DATASET RECORDS START
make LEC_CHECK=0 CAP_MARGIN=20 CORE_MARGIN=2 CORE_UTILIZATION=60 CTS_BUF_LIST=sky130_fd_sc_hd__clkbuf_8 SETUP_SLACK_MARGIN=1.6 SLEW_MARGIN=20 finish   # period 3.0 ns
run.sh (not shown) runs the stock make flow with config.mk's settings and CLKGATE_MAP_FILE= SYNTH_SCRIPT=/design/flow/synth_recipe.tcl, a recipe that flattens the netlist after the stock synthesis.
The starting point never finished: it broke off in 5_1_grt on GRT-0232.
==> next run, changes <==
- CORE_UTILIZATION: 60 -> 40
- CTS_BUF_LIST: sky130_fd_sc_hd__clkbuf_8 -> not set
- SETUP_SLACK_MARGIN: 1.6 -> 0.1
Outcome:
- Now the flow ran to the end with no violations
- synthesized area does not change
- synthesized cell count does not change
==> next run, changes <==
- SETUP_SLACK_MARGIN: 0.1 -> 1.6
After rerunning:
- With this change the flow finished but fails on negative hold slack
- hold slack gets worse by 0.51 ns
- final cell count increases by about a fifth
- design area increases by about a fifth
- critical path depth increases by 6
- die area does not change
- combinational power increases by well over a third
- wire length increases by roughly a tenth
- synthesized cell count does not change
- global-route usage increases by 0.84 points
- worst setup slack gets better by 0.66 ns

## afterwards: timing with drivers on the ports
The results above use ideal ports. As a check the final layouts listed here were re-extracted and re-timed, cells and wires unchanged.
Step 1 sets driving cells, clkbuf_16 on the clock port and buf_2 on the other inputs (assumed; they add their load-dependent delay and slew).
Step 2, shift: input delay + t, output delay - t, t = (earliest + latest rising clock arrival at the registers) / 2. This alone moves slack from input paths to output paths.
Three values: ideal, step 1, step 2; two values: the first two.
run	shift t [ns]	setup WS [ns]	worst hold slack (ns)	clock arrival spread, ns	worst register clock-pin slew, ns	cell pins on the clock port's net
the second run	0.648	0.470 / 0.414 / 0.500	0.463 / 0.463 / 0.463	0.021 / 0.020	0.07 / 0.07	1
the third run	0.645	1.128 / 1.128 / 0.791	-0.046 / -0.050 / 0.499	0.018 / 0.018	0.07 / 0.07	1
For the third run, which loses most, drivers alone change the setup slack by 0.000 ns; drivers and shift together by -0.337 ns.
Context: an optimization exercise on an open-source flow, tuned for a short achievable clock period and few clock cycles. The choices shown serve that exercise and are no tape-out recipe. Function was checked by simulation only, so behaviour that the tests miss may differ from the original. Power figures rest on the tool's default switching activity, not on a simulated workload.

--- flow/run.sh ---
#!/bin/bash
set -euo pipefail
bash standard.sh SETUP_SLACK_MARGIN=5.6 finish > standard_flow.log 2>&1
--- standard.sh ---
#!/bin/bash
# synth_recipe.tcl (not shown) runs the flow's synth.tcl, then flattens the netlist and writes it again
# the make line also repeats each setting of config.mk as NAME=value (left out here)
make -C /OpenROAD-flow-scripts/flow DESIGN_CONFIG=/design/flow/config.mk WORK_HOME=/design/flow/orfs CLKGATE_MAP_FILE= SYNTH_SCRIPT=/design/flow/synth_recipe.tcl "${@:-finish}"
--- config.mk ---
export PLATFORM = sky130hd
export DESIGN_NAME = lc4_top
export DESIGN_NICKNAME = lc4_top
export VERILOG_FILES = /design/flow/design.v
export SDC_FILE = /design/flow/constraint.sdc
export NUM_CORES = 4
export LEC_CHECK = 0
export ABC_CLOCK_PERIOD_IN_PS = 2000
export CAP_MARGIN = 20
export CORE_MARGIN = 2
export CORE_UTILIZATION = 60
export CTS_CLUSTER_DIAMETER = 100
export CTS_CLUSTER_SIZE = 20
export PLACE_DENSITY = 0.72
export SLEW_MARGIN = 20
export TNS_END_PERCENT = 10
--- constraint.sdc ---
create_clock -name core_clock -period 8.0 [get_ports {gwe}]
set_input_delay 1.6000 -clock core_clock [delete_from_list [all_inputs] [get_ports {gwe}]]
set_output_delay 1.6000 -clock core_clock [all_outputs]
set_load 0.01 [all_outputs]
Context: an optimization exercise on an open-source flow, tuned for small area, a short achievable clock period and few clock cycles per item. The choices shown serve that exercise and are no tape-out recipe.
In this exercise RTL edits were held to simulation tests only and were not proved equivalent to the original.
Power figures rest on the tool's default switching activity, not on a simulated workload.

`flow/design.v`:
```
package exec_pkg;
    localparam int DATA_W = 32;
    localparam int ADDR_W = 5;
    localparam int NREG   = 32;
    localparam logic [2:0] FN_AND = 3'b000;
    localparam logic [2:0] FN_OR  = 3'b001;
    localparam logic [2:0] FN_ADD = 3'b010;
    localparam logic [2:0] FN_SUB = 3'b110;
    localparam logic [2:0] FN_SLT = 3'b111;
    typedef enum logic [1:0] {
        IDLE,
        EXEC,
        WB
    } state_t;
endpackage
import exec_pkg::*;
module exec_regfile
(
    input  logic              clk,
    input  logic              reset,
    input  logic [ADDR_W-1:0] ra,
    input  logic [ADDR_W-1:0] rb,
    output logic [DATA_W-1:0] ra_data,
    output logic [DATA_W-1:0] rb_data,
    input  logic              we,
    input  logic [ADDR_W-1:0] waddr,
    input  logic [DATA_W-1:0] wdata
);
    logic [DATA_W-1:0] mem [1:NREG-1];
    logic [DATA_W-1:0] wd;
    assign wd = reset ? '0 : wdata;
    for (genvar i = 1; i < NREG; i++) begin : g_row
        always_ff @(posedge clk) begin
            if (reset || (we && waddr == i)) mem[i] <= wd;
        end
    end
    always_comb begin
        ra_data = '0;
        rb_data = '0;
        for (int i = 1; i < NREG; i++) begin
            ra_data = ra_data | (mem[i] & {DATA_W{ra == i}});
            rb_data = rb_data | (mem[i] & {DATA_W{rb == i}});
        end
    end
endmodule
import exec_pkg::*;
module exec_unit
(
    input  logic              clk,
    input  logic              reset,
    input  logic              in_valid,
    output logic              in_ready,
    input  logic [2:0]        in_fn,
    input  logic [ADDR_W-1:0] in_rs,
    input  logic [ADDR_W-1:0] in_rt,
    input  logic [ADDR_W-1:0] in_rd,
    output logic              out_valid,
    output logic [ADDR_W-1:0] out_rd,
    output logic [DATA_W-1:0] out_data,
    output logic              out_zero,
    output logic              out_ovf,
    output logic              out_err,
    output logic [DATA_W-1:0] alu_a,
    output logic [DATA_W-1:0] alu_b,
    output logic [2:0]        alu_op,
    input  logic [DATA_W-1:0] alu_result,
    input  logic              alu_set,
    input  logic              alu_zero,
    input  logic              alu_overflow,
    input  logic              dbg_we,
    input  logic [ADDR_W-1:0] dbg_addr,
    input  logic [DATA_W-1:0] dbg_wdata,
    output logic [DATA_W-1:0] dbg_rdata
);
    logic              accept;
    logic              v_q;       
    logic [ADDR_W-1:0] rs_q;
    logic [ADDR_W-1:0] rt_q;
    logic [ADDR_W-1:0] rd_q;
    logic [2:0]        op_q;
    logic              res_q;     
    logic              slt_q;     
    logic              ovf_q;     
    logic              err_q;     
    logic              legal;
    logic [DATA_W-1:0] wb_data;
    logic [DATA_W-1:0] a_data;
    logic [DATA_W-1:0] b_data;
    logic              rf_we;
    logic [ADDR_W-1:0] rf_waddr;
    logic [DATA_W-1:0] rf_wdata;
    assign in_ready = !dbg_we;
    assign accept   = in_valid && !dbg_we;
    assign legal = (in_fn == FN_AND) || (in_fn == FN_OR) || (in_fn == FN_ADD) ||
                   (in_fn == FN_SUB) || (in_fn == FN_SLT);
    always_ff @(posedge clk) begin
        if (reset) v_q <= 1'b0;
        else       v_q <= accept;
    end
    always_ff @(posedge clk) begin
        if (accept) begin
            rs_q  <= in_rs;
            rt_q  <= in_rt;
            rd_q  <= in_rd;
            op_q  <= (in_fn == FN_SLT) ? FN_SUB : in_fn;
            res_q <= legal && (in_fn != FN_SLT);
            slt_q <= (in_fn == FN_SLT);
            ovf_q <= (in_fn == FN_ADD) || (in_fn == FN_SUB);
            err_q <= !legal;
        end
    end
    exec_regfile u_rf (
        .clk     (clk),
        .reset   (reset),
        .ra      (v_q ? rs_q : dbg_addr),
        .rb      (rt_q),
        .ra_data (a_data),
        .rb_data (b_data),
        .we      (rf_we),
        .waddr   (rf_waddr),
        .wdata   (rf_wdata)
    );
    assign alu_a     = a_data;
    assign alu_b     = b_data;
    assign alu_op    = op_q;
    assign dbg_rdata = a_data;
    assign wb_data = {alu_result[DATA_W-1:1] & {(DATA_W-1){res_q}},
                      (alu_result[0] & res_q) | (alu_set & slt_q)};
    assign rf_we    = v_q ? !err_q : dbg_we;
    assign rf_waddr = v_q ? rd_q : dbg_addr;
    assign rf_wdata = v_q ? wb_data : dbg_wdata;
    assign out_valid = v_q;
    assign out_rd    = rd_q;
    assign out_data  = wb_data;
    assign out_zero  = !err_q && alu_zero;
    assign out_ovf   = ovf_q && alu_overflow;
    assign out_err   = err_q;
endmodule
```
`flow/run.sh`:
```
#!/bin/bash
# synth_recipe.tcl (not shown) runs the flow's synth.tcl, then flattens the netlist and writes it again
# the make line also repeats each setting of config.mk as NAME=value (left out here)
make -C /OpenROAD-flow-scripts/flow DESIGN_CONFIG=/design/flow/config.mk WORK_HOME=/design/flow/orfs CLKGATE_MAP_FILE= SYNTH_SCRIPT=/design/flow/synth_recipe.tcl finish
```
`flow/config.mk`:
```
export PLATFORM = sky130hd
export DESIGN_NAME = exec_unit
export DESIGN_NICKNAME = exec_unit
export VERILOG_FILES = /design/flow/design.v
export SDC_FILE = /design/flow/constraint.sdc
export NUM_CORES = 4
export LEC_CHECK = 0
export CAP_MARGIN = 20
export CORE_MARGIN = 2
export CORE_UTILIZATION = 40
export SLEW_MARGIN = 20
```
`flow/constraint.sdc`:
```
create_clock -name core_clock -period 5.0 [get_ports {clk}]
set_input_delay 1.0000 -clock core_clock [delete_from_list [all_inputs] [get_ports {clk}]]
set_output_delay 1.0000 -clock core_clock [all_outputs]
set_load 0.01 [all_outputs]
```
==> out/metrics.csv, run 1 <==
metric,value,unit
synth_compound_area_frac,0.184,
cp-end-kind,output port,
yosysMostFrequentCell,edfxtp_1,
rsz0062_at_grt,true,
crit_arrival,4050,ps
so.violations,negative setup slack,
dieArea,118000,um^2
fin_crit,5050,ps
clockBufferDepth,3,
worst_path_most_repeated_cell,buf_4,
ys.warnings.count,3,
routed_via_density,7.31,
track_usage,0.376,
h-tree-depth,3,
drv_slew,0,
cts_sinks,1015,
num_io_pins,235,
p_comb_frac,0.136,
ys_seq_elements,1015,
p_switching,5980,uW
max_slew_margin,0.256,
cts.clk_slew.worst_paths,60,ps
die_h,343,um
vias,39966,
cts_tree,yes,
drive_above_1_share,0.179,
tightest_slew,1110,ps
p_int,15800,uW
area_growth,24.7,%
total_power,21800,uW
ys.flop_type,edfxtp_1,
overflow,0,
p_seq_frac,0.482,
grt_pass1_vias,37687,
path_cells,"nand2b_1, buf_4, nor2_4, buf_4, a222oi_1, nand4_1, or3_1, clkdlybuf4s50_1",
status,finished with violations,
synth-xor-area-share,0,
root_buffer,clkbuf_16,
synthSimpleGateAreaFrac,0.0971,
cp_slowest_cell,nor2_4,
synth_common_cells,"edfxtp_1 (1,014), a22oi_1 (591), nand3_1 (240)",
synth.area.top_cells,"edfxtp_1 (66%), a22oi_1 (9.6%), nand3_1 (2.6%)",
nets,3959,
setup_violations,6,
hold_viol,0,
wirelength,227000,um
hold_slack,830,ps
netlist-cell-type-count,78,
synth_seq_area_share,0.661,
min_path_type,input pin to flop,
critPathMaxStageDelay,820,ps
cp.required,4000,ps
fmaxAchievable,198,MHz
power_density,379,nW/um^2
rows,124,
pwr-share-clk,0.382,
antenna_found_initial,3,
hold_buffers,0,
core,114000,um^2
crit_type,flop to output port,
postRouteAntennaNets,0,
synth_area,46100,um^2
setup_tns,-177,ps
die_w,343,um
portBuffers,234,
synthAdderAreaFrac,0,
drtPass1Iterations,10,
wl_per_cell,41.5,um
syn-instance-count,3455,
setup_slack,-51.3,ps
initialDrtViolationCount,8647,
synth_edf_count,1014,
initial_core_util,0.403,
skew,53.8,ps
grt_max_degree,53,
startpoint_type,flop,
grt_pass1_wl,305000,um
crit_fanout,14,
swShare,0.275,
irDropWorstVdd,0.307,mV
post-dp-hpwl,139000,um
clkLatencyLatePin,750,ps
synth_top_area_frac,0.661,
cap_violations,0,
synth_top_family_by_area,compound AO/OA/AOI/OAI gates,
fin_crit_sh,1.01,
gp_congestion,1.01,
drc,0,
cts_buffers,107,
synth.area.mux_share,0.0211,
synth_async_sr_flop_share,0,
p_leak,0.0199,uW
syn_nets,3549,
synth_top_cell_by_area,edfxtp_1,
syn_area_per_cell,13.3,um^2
DATASET RECORDS END
WORK ITEM - Taking the records as a whole, report how many of their lines include the word "gets". Nothing but the number is wanted.

SOLUTION FOR THIS EXERCISE - 2